So, um, I went to Vilnius [Vilna] and this is what happened. I arrived at about four or five in the morning and I had to look for my father in a big city. Um, and it was six o'clock in the morning. I went to a park to eat something. I looked at my knapsack, it was empty. But we had...the only name that I remember...our company in Warsaw, the pickle factory, had a representative in Vilnius who used to do our buying. I remembered his name because I worked for a few months in my father's business while waiting for my visa and my admission to Zurich, to medical school. So I remembered his name. At six, I didn't want to go too early, so at about seven o'clock in the morning I went somewhere, I don't know where, to a hotel, somewhere, to look at the telephone book. And I found his name. I called him up. I said, "I am Ruth Berkowicz. I am the daughter of Leon Berkowicz in whose business you have contact with in Warsaw. Did he by any chance contact you because he's supposed to be in Vilna?" And the guy said to me, "Wait ten minutes and I will be with you." And he came and he picked me up, not by car, we didn't have cars. And he contacted me...him...me with my father. That's the only way. If I didn't have his name, I...I mean it's...everything was just touch and go, everything.

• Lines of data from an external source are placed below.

`src/common/tcdio_consts.svh`:
```
// register offsets, field positions and reset values
`ifndef TCDIO_CONSTS_SVH
`define TCDIO_CONSTS_SVH
`define TCDIO_OFF_CTRL     12'h000
`define TCDIO_OFF_STATUS   12'h004
`define TCDIO_OFF_COUNT    12'h008
`define TCDIO_OFF_LIMIT    12'h00c
`define TCDIO_OFF_CAPTURE  12'h010
`define TCDIO_OFF_DIN0     12'h014
`define TCDIO_OFF_DIN1     12'h018
`define TCDIO_OFF_DOUT0    12'h01c
`define TCDIO_OFF_DOUT1    12'h020
`define TCDIO_OFF_DOUTS    12'h024
`define TCDIO_OFF_IRQ_EN   12'h028
`define TCDIO_OFF_IRQ_CLR  12'h02c
`define TCDIO_OFF_TASK     12'h030
`define TCDIO_TE_LSB       0
`define TCDIO_EN_BIT       3
`define TCDIO_CS_BIT       4
`define TCDIO_PS_LSB       5
`define TCDIO_MODE_LSB     7
`define TCDIO_CTRL_W       9
`define TCDIO_ST_EVT       0
`define TCDIO_ST_WRAP      1
`define TCDIO_LIMIT_RST    16'hffff
`endif

```
`src/common/tcdio_pkg.sv`:
```
// types shared by the timer and digital io block
package tcdio_pkg;
	typedef enum logic [1:0] {
		TCDIO_FREE,
		TCDIO_CAP_RISE,
		TCDIO_CAP_FALL,
		TCDIO_MODE_RSVD
	} tcdio_mode_t;

	typedef struct packed {
		tcdio_mode_t mode;
		logic [1:0]  prescale;
		logic        extClk;
		logic        enable;
		logic [2:0]  taskSel;
	} tcdio_ctrl_t;

	typedef struct packed {
		logic wrap;
		logic evt;
	} tcdio_flags_t;
endpackage : tcdio_pkg

```
`src/core/tcdio_timer.sv`:
```
// 16-bit timer with capture, status flags and two digital ins and outs
`timescale 1ns/10ps
`include "tcdio_consts.svh"

// What this block does
// - event flag sets on timer event; clears on task done when the task selection is nonzero, else on status read
// - wrap flag sets on every wrap, clears on status read
// - live count readable; writes load the counter at once
// - writable wrap limit; counter wraps at it, takes effect at once
// - capture modes latch the count into a read-write capture cache
// - each digital input reads as one bit, high reads 1
// - each digital output driven by its own writable bit
// - combined two-bit output register aliases both output bits
// - mode 0 free run, 1 capture rising, 2 capture falling
// - internal clock prescaled 1,4,16,64 or external clock input
// - counting only while the enable bit is set
// - task selection: 0 none, 1 to 4 event tasks zero to three
module tcdio_timer
	import tcdio_pkg::*;
#(
	parameter int CNT_W = 16
) (
	input  wire logic        clk_sys,
	input  wire logic        rst_n,
	input  wire logic        clkEn,
	input  wire logic        psel,
	input  wire logic        penable,
	input  wire logic        pwrite,
	input  wire logic [11:0] paddr,
	input  wire logic [31:0] pwdata,
	output logic      [31:0] prdata,
	output logic             pready,
	output logic             pslverr,
	input  wire logic        captureInput,
	input  wire logic        externalClockInput,
	output logic      [1:0]  digitalOut,
	output logic      [3:0]  taskRequest,
	input  wire logic        taskDone,
	output logic             irq
);
	// ------------------------------------------------------------
	// bus decode
	// ------------------------------------------------------------
	tcdio_ctrl_t        ctrl_q;
	tcdio_flags_t       flags_q;
	tcdio_flags_t       irqEn_q;
	logic [CNT_W-1:0]   count_q;
	logic [CNT_W-1:0]   limit_q;
	logic [CNT_W-1:0]   capture_q;
	logic [1:0]         dout_q;
	logic [5:0]         pre_q;
	logic               cap_q;
	logic               ext_q;
	logic [3:0]         task_q;
	logic [31:0]        rdata_q;

	wire logic acc = psel && penable && clkEn;
	wire logic wr  = acc && pwrite;
	wire logic rd  = acc && !pwrite;
	wire logic hitCtrl  = paddr == `TCDIO_OFF_CTRL;
	wire logic hitStat  = paddr == `TCDIO_OFF_STATUS;
	wire logic hitCount = paddr == `TCDIO_OFF_COUNT;
	wire logic hitLimit = paddr == `TCDIO_OFF_LIMIT;
	wire logic hitCap   = paddr == `TCDIO_OFF_CAPTURE;
	wire logic hitDin0  = paddr == `TCDIO_OFF_DIN0;
	wire logic hitDin1  = paddr == `TCDIO_OFF_DIN1;
	wire logic hitDout0 = paddr == `TCDIO_OFF_DOUT0;
	wire logic hitDout1 = paddr == `TCDIO_OFF_DOUT1;
	wire logic hitDouts = paddr == `TCDIO_OFF_DOUTS;
	wire logic hitIrqEn = paddr == `TCDIO_OFF_IRQ_EN;
	wire logic hitIrqCl = paddr == `TCDIO_OFF_IRQ_CLR;
	wire logic hitTask  = paddr == `TCDIO_OFF_TASK;
	wire logic hitAny   = hitCtrl | hitStat | hitCount | hitLimit | hitCap
		| hitDin0 | hitDin1 | hitDout0 | hitDout1 | hitDouts | hitIrqEn
		| hitIrqCl | hitTask;

	// no wait states: the slave answers in the first access cycle
	assign pready  = 1'b1;
	assign pslverr = psel && penable && !hitAny;

	// ------------------------------------------------------------
	// tick generation
	// ------------------------------------------------------------
	function automatic logic preTick(input logic [1:0] sel,
		input logic [5:0] cnt);
		unique case (sel)
			2'h0: preTick = 1'b1;
			2'h1: preTick = cnt[1:0] == 2'h3;
			2'h2: preTick = cnt[3:0] == 4'hf;
			2'h3: preTick = cnt == 6'h3f;
		endcase
	endfunction : preTick

	// external clock counted on its rising edge, input taken as synchronous
	wire logic extRise = externalClockInput && !ext_q;
	wire logic tick    = ctrl_q.enable && (ctrl_q.extClk ? extRise
		: preTick(ctrl_q.prescale, pre_q));
	wire logic atLimit = count_q >= limit_q;
	wire logic wrapEvt = tick && atLimit;
	wire logic capRise = captureInput && !cap_q;
	wire logic capFall = !captureInput && cap_q;
	wire logic capEvt  = ctrl_q.enable &&
		((ctrl_q.mode == TCDIO_CAP_RISE && capRise) ||
		 (ctrl_q.mode == TCDIO_CAP_FALL && capFall));
	wire logic timerEvt = capEvt ||
		(ctrl_q.mode == TCDIO_FREE && wrapEvt);
	wire logic [CNT_W-1:0] countInc = count_q + CNT_W'(1);

	// ------------------------------------------------------------
	// status flags: a set in the same cycle as a clear wins
	// ------------------------------------------------------------
	wire logic statRead = rd && hitStat;
	wire logic evtAuto  = ctrl_q.taskSel != 3'h0;
	wire logic evtClr   = evtAuto ? taskDone : statRead;
	wire logic wrapClr  = statRead || (wr && hitIrqCl &&
		pwdata[`TCDIO_ST_WRAP]);
	wire logic evtClrW  = evtClr || (wr && hitIrqCl &&
		pwdata[`TCDIO_ST_EVT]);
	tcdio_flags_t flags_d;
	assign flags_d.evt  = timerEvt || (flags_q.evt && !evtClrW);
	assign flags_d.wrap = wrapEvt || (flags_q.wrap && !wrapClr);

	// task request: one-hot, held until the event flag clears
	function automatic logic [3:0] taskDecode(input logic [2:0] sel);
		unique case (sel)
			3'h1: taskDecode = 4'h1;
			3'h2: taskDecode = 4'h2;
			3'h3: taskDecode = 4'h4;
			3'h4: taskDecode = 4'h8;
			default: taskDecode = 4'h0;
		endcase
	endfunction : taskDecode

	wire logic [3:0] task_d = flags_d.evt ?
		(flags_q.evt ? task_q : taskDecode(ctrl_q.taskSel)) : 4'h0;

	// ------------------------------------------------------------
	// read mux
	// ------------------------------------------------------------
	logic [31:0] rmux;
	always_comb begin
		rmux = 32'h0;
		if (hitCtrl)  rmux = {23'h0, ctrl_q};
		if (hitStat)  rmux = {30'h0, flags_q};
		if (hitCount) rmux = 32'(count_q);
		if (hitLimit) rmux = 32'(limit_q);
		if (hitCap)   rmux = 32'(capture_q);
		if (hitDin0)  rmux = {31'h0, captureInput};
		if (hitDin1)  rmux = {31'h0, externalClockInput};
		if (hitDout0) rmux = {31'h0, dout_q[0]};
		if (hitDout1) rmux = {31'h0, dout_q[1]};
		if (hitDouts) rmux = {30'h0, dout_q};
		if (hitIrqEn) rmux = {30'h0, irqEn_q};
		if (hitTask)  rmux = {28'h0, task_q};
	end

	// ------------------------------------------------------------
	// next values
	// ------------------------------------------------------------
	// a software load beats the tick in the same cycle
	logic [CNT_W-1:0] count_d;
	assign count_d = (wr && hitCount) ? pwdata[CNT_W-1:0]
		: wrapEvt ? '0
		: tick ? countInc : count_q;
	logic [CNT_W-1:0] limit_d;
	assign limit_d = (wr && hitLimit) ? pwdata[CNT_W-1:0] : limit_q;
	// a capture edge beats a software write in the same cycle
	logic [CNT_W-1:0] capture_d;
	assign capture_d = capEvt ? count_q
		: (wr && hitCap) ? pwdata[CNT_W-1:0] : capture_q;
	tcdio_ctrl_t ctrl_d;
	assign ctrl_d = (wr && hitCtrl)
		? tcdio_ctrl_t'(pwdata[`TCDIO_CTRL_W-1:0]) : ctrl_q;
	tcdio_flags_t irqEn_d;
	assign irqEn_d = (wr && hitIrqEn) ? tcdio_flags_t'(pwdata[1:0]) : irqEn_q;
	// the single-bit views and the combined view share one state
	logic [1:0] dout_d;
	assign dout_d[0] = (wr && hitDouts) ? pwdata[0]
		: (wr && hitDout0) ? pwdata[0] : dout_q[0];
	assign dout_d[1] = (wr && hitDouts) ? pwdata[1]
		: (wr && hitDout1) ? pwdata[0] : dout_q[1];
	// prescaler restarts whenever the timer is disabled
	logic [5:0] pre_d;
	assign pre_d = ctrl_q.enable ? pre_q + 6'h1 : 6'h0;
	// read data holds the last value once the access ends
	logic [31:0] rdata_d;
	assign rdata_d = rd ? rmux : rdata_q;

	// ------------------------------------------------------------
	// state: one short block per register, frozen while clkEn is low unless rst_n is low
	// ------------------------------------------------------------
	// mode 3 is left as a free run that raises no event
	always_ff @(posedge clk_sys) begin
		if (!rst_n) begin
			ctrl_q <= '0;
		end else if (clkEn) begin
			ctrl_q <= ctrl_d;
		end
	end

	// flags and task request update together so they never disagree
	always_ff @(posedge clk_sys) begin
		if (!rst_n) begin
			flags_q <= '0;
		end else if (clkEn) begin
			flags_q <= flags_d;
		end
	end

	always_ff @(posedge clk_sys) begin
		if (!rst_n) begin
			irqEn_q <= '0;
		end else if (clkEn) begin
			irqEn_q <= irqEn_d;
		end
	end

	// a counter above a lowered limit wraps on the next tick
	always_ff @(posedge clk_sys) begin
		if (!rst_n) begin
			count_q <= '0;
		end else if (clkEn) begin
			count_q <= count_d;
		end
	end

	// the limit resets to the full counter range
	always_ff @(posedge clk_sys) begin
		if (!rst_n) begin
			limit_q <= `TCDIO_LIMIT_RST;
		end else if (clkEn) begin
			limit_q <= limit_d;
		end
	end

	always_ff @(posedge clk_sys) begin
		if (!rst_n) begin
			capture_q <= '0;
		end else if (clkEn) begin
			capture_q <= capture_d;
		end
	end

	// outputs come up low
	always_ff @(posedge clk_sys) begin
		if (!rst_n) begin
			dout_q <= 2'h0;
		end else if (clkEn) begin
			dout_q <= dout_d;
		end
	end

	always_ff @(posedge clk_sys) begin
		if (!rst_n) begin
			pre_q <= 6'h0;
		end else if (clkEn) begin
			pre_q <= pre_d;
		end
	end

	// previous samples for edge detection, reset to the idle low level
	always_ff @(posedge clk_sys) begin
		if (!rst_n) begin
			cap_q <= 1'b0;
		end else if (clkEn) begin
			cap_q <= captureInput;
		end
	end

	always_ff @(posedge clk_sys) begin
		if (!rst_n) begin
			ext_q <= 1'b0;
		end else if (clkEn) begin
			ext_q <= externalClockInput;
		end
	end

	// task request tracks the event flag on the same edge
	always_ff @(posedge clk_sys) begin
		if (!rst_n) begin
			task_q <= 4'h0;
		end else if (clkEn) begin
			task_q <= task_d;
		end
	end

	always_ff @(posedge clk_sys) begin
		if (!rst_n) begin
			rdata_q <= 32'h0;
		end else if (clkEn) begin
			rdata_q <= rdata_d;
		end
	end

	// read data is registered but the mux is live in the access cycle
	assign prdata      = rd ? rmux : rdata_q;
	assign digitalOut  = dout_q;
	assign taskRequest = task_q;
	assign irq         = |(flags_q & irqEn_q);
endmodule : tcdio_timer

```
`config.mk`:
```
export PLATFORM = sky130hd
export DESIGN_NAME = tcdio_timer
export DESIGN_NICKNAME = d
export VERILOG_FILES = /design/src/common/tcdio_pkg.sv /design/src/core/tcdio_timer.sv
export VERILOG_INCLUDE_DIRS = /design/src /design/src/common
export SDC_FILE = /design/constraint.sdc
export NUM_CORES = 1
export LEC_CHECK = 0
export BUFFER_PORTS_ARGS = -buffer_cell sky130_fd_sc_hd__buf_4
export CELL_PAD_IN_SITES_DETAIL_PLACEMENT = 2
export CELL_PAD_IN_SITES_GLOBAL_PLACEMENT = 2
export CORE_UTILIZATION = 36
export CTS_CLUSTER_SIZE = 28
export DETAILED_ROUTE_END_ITERATION = 10
export PLACE_DENSITY = 0.82
export SYNTH_ARGS = -nofsm -noshare
export SYNTH_HDL_FRONTEND = slang
export SYNTH_SLANG_ARGS = --single-unit
```
`constraint.sdc`:
```
create_clock -name clk_sys -period 4.5 [get_ports clk_sys]
set_input_delay 0.45 -clock clk_sys [delete_from_list [all_inputs] [get_ports clk_sys]]
set_output_delay 0.45 -clock clk_sys [all_outputs]
set_load 0.01 [all_outputs]
```
Yosys cells after proc, flatten, opt, wreduce, memory -nomap -nowiden
Index checks and enable logic that the tools add are counted.
{"block": "classes", "n_reduce_logical": 58, "bitwise_logic": 13, "eq_ne": 25, "order_cmp": 1, "addsub": 2, "muxes": 29}
{"operator": "$mux 32", "n": 12}
{"operator": "$mux 16", "n": 5}
{"operator": "$eq 12x6->1 const B", "n": 5}
{"operator": "$eq 12x5->1 const B", "n": 4}
{"operator": "$logic_and 1x1->1", "n": 28}
{"operator": "$eq 12x4->1 const B", "n": 2}
{"operator": "$add 16x1->16 const B", "n": 1}
{"operator": "$ge 16x16->1", "n": 1}
{"operator": "$pmux 4 s4", "n": 1}
{"operator": "$reduce_and 2->1", "n": 8}
{"operator": "$eq 12x3->1 const B", "n": 1}
{"operator": "$logic_not 12->1", "n": 1}
{"operator": "$or 1x1->1", "n": 12}
{"operator": "$mux 9", "n": 1}
{"operator": "$eq 2x2->1 const B", "n": 4}
{"operator": "$mux 4", "n": 2}
{"operator": "$logic_not 1->1", "n": 7}
{"operator": "$add 6x1->6 const B", "n": 1}
{"operator": "$eq 3x2->1 const B", "n": 2}
{"operator": "$eq 6x6->1 const B", "n": 1}
{"operator": "$logic_or 1x1->1", "n": 6}
{"operator": "$mux 1", "n": 6}
{"operator": "$mux 6", "n": 1}
{"operator": "$reduce_bool 2->1", "n": 3}
{"operator": "other kinds (10)", "n": 13}
{"block": "word_totals", "register_bits": 107, "in_bits": 53}

Logic depth before layout (Yosys ltp)
{"block": "logic_depth", "word_depth": 15, "mapped_depth": 11, "depth_no_buf": 9}

Worst setup path after synthesis
No wires, ideal clock.
{"block": "synth_path", "path_type": "input to output", "from": "input port paddr[1]", "to": "output port prdata[8]", "path_buffers": 3, "slack_ns": 2.117, "stages": 8, "arrival_ns": 1.933, "path_cell_list": "nor4_2 -> and2_1 -> buf_4 -> and3_1 -> buf_4 -> buf_4 -> a221oi_1 -> o21ai_0"}
{"block": "synth_via", "elab_chain_cells": 14, "elab_cells_between_ends": 25, "classes_between": "eq/ne (11); mux (13); reduce/logical (1)"}
{"item": "from (decl)", "line": "tcdio_timer.sv:29", "text": "input wire logic [11:0] paddr,"}
{"item": "$logic_not 12->1 (no source line)"}
{"item": "$mux 9", "line": "tcdio_timer.sv:143", "text": "if (hitCtrl) rmux = {23'h0, ctrl_q};"}
{"item": "$mux 32", "line": "tcdio_timer.sv:144", "text": "if (hitStat) rmux = {30'h0, flags_q};"}
{"item": "$mux 32", "line": "tcdio_timer.sv:145", "text": "if (hitCount) rmux = 32'(count_q);"}
{"item": "$mux 32", "line": "tcdio_timer.sv:146", "text": "if (hitLimit) rmux = 32'(limit_q);"}
{"item": "$mux 32", "line": "tcdio_timer.sv:147", "text": "if (hitCap) rmux = 32'(capture_q);"}
{"item": "$mux 32", "line": "tcdio_timer.sv:148", "text": "if (hitDin0) rmux = {31'h0, captureInput};"}
{"item": "$mux 32", "line": "tcdio_timer.sv:149", "text": "if (hitDin1) rmux = {31'h0, externalClockInput};"}
{"item": "$mux 32", "line": "tcdio_timer.sv:150", "text": "if (hitDout0) rmux = {31'h0, dout_q[0]};"}
{"item": "$mux 32", "line": "tcdio_timer.sv:151", "text": "if (hitDout1) rmux = {31'h0, dout_q[1]};"}
{"item": "$mux 32", "line": "tcdio_timer.sv:152", "text": "if (hitDouts) rmux = {30'h0, dout_q};"}
{"item": "$mux 32", "line": "tcdio_timer.sv:153", "text": "if (hitIrqEn) rmux = {30'h0, irqEn_q};"}
{"item": "$mux 32 *", "line": "tcdio_timer.sv:154", "text": "if (hitTask) rmux = {28'h0, task_q};"}
{"item": "$mux 32 *", "line": "tcdio_timer.sv:296", "text": "assign prdata = rd ? rmux : rdata_q;"}
{"item": "to (decl)", "line": "tcdio_timer.sv:31", "text": "output logic [31:0] prdata,"}
Mark *: on every way between the ends. The rest lies on a longest branch, timed or not.

Worst setup path after layout
{"block": "layout_path", "from": "input port paddr[1]", "to": "output port prdata[6]"}
The elaborated chain is that of the path after synthesis.

==> impl_metrics.tcl <==
set metrics [dict create \
    avgSynthCellArea_um2 8.401 \
    ff2ff_setup_slack_ns 1.70 \
    num_rows 45 \
    grt_max_degree 69 \
    vias_per_cell 5.879 \
    gp_congestion 0.8501 \
    postRouteAntennaNets 0 \
    holdBufCountCts 0 \
    hold_violations 0 \
    post-dp-hpwl_um 14950 \
    yosysWarnings 0 \
    post_drt_wl_per_cell_um 21.90 \
    drt_iter0_markers 291 \
    firstDrtPassIters 5 \
    finalCritPeriodShare 0.7984 \
    fmax_ghz 0.2783 \
    crit_type "input port to output pin" \
    htree_levels 3 \
    cts_made_buffers 9 \
    cp.required_ns 4.05 \
    power.leakage_nw 2.758 \
    worst-endpoint-arrival_ns 3.14 \
    port_buffers 76 \
    finish.utilization 0.4350 \
    clock_latency_ns 0.36 \
    layout_commonest_cell "dfxtp_1" \
    antenna_found_initial 0 \
    synth_flop_cell "dfxtp_1" \
    r2r_cells 8 \
    finalSetupViolations 0 \
    maxSlewViolCount 0 \
    core_area_um2 15430 \
    crit_path_max_fanout 16 \
    dieHeight_um 128.6 \
    routed_wl_um 20800 \
    grt_overflow_total 0 \
    cts_tree "built" \
    ys_seq_area_frac 0.3711 \
    timing.rr.end "count_q[15]" \
    status "completed" \
    synth_nets 758 \
    r2r-start "count_q[7]" \
    powerDensity_nw_per_um2 274.5 \
    final_cell_mix "dfxtp_1 (107), buf_4 (85), nand2_1 (65)" \
    netlist_instances 687 \
    synth.distinct_cells 64 \
    die_area_um2 16540 \
    antenna_cells 0 \
    clock_skew_ns 0.009212 \
    synth-async-reset-ratio 0 \
    vias 5585 \
    critPathCaptureType "output pin" \
    min_path_cells 3 \
    slew_headroom 0.1155 \
    grt_pass1_wl_um 32820 \
    synthToLayoutAreaGrowth_pct 16.26 \
    clock_sinks 107 \
    initial_core_util 0.3741 \
    synth_edf_count 0 \
    clockRootBuffer "clkbuf_16" \
    cap_violations 0 \
    holdPathEnd "limit_q[9]" \
    grt_pass1_vias 5924 \
    synth_seq_cells 107 \
    hold_path_class "input port to flip-flop" \
    layout-drive-gt1-share 0.1773 \
    min_period_ns 3.593 \
    clkTransAtPathRegs_ns 0.07 \
    cts_resized 0 \
    cts_setup_buffers 0 \
    critPathLaunchType "input port" \
    grt_use_total 0.2610 \
    top_level_ports 94 \
    rsz0062_at_grt "false" \
    clockBufferDepth 2 \
    nNetsFinal 805 \
    max_slew.worst_pin.slew_ns 1.317 \
    dieWidth_um 128.6 \
    vdd_drop_max_v 0.0001806 \
    drcViolationCount 0 \
    tns_ns 0 \
    hold_start "pwdata[9]" \
    syn_area_um2 5772 \
]
power by group:
part / switching (W) / internal [W]
Clock: 0.000374 / 0.000378
Combinational: 0.0000831 / 0.0000488
Sequential: 0.00000673 / 0.000951
Total: 0.000464 / 0.00138
flip-flops by register name, indices dropped and copies added, names as in the netlist:
signal / count
rdata_q: 32
capture_q: 16
count_q: 16
limit_q: 16
ctrl_q: 9
pre_q: 6
taskRequest: 4
digitalOut: 2
flags_q: 2
irqEn_q: 2
cap_q: 1
ext_q: 1
logic make-up (layout without fill, tap and decap cells):
family | count (synthesis) | after routing | share of synthesized area
AND/OR/NAND/NOR | 267 | 267 | 0.2404
AO/OA/AOI/OAI | 180 | 180 | 0.2190
flip-flops | 107 | 107 | 0.3711
buffers and inverters | 76 | 128 | 0.05983
multiplexers | 35 | 35 | 0.06547
adder cells (fa/ha/maj) | 18 | 18 | 0.03902
XOR/XNOR | 3 | 3 | 0.004553
other | 1 | 1 | 0.0006497
through the flow:
stage | hold slack (ns) | instance area [µm²] | total power [W] | std cells | setup WS (ns)
finish | 0.3482 | 6710 | 0.001842 | 950 | 0.9071
detailed placement | 0.4583 | 6440 | 0.001110 | 934 | 0.9985
CTS | 0.3449 | 6710 | 0.001862 | 950 | 0.9909
floorplan | 0.4438 | 5772 | 0.001045 | 687 | 2.117
global placement | 0.4566 | 6440 | 0.001105 | 934 | 1.142
global route | 0.3610 | 6710 | 0.001909 | 950 | 0.8306
synthesized netlist by cell type (3+ instances only):
cell type,n,area (µm²)
and4_1,4,35.03
buf_4,6,45.04
a211o_1,3,26.28
o211ai_1,21,157.7
a31oi_1,9,56.30
o21a_1,6,45.04
nor3_1,10,50.05
a211oi_2,14,175.2
buf_1,4,15.01
nor4_1,4,25.02
or3_1,7,43.79
nand4_1,11,68.82
o21ai_0,42,210.2
a21oi_1,32,160.2
buf_6,3,33.78
nand2b_1,4,25.02
a22oi_1,18,135.1
xor2_1,3,26.28
nor2b_1,7,43.79
nand3_1,15,75.07
o21ai_1,4,20.02
a221oi_1,8,70.07
inv_1,26,97.59
ha_1,18,225.2
nand2_1,65,244.0
nor2_2,6,37.54
nor2_1,58,217.7
mux2i_1,31,310.3
a222oi_1,4,40.04
dfxtp_1,107,2142
buf_2,11,55.05
and2_1,39,244.0
and3_1,23,143.9
clkbuf_1,24,90.09
layer usage:
layer | GRT usage | vias to the layer above | wire length [µm]
met4 | 0.08997 | 0 | 328
met1 | 0.3236 | 2837 | 9028
met2 | 0.4553 | 145 | 10380
li1 | - | 2577 | -
met5 | 0 | - | 0
met3 | 0.04532 | 26 | 1068
final cells by class:
cell class / instances / area, µm²
well taps: 211 / 264.0
clock inverters: 5 / 37.54
multi-input cells: 504 / 3294
inverters: 27 / 101.3
flip-flops and latches: 107 / 2142
repair buffers: 85 / 638.1
clock buffers: 11 / 232.7
fillers: 1760 / 8717
worst max path at each step:
stage / endpoint / slack [ns] / from
after floorplan: prdata[8] / 2.12 / paddr[1]
after global placement: prdata[8] / 1.14 / paddr[1]
after detailed placement: prdata[7] / 1.0 / paddr[9]
after CTS: prdata[6] / 0.99 / paddr[9]
after global routing: prdata[7] / 0.83 / paddr[1]
final: prdata[6] / 0.91 / paddr[1]
worst max-delay path, stage by stage:
cell and delay [ns]:
buf_4 0.11, nor4_2 0.47, and2_1 0.37, and3_1 0.84
a221oi_1 0.34, o21ai_0 0.36, buf_4 0.19
(Power assumes the default switching activity.)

When German forces invaded Poland in September 1939, Ruth's father fled to eastern Poland. Upon the Soviet occupation of eastern Poland, he fled to Lithuania. Ruth left Warsaw with two friends to find her father and later joined him in Vilna. After Soviet forces occupied Lithuania, Ruth and her father obtained transit visas for Japan, but only Ruth obtained a Soviet exit visa. Her father insisted she leave and not wait for him. Ruth traveled by the Trans-Siberian Railroad across the Soviet Union to Vladivostok. She arrived by ship in Japan; her father and uncles later joined her in Kobe, Japan. Ruth traveled to the United States during the war, on a ship carrying wounded soldiers from the front. Her mother, brother, and sisters perished in the Holocaust.